With its origins tracing back to ancient times, martial arts were developed in order to protect oneself and others from harm. Bunbu Ryodo was an idea that loosely emerged in the Middle Ages of Japan. Largely borrowed from the ancient Chinese concept of warrior scholar. An individual who possessed knowledge of combat and general military strategies, and embraced the ‘arts’. Calligraphy, Weichi (game of Go), Painting, Music, we’re the big four or Siyi 四藝. Another ‘balancing’ popular pursuit was gardening and garden making (creating rock and sand landscapes). This practice emerged as a way of encouraging individuals towards balancing mental growth with physical prowess. It wasn’t until Ieyasu Tokugawa became Shogun though did this concept become part of his restoration plan for peace within Japan – promoting balance between literary and military knowledge, for the betterment of society.

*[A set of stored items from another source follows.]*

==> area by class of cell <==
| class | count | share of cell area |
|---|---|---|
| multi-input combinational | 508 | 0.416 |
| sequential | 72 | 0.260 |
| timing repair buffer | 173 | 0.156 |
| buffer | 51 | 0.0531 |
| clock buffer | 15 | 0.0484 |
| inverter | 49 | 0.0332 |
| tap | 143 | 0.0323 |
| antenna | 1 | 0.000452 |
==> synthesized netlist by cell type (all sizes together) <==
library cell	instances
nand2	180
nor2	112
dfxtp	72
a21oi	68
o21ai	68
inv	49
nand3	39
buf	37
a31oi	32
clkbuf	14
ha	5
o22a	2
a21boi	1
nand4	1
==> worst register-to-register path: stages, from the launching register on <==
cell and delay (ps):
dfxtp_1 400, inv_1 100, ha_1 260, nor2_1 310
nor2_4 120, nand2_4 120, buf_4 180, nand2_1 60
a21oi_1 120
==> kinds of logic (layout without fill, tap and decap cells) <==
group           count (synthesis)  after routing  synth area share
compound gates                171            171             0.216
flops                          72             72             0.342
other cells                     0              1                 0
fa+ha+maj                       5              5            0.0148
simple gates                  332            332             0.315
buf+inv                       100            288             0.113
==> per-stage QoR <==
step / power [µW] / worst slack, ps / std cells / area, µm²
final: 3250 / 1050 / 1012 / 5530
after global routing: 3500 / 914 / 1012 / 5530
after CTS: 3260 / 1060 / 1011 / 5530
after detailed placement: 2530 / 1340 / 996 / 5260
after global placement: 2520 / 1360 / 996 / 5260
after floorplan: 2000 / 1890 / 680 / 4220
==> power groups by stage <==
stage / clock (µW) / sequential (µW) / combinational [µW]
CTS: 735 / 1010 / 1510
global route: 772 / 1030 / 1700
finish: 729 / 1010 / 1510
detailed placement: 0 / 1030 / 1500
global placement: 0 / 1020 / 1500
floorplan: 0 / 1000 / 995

The first time the concept of Bunbu Ryodo appeared in print was the Tale of the Heike, published mid 14th century. The treatise is a record of the struggle between the Taira clan and the Minamoto clan for control of Japan at the end of the 12th century in the Genpei War.
Japan’s quest for a harmonious balance between mental and physical health has long been at the heart of its culture for centuries. Personified in Bunbu Ryodo, this highly useful doctrine aimed at cultivating individuals with excellent interpersonal skills, superior intellects, moral excellence and strong community values – all combined to create the perfect embodiment of good spirit living within a healthy body.
What are the benefits of Bunbu Ryudo today?
Balancing martial art and creative or scholarly efforts is a great way to reduce stress, clear your mind and unleash creativity. To truly harness the power of life, one must cultivate a holistic connection between physical disciplines and intellectual or creative endeavours. Through this union, we can find our lives more meaningful, calm and rewarding.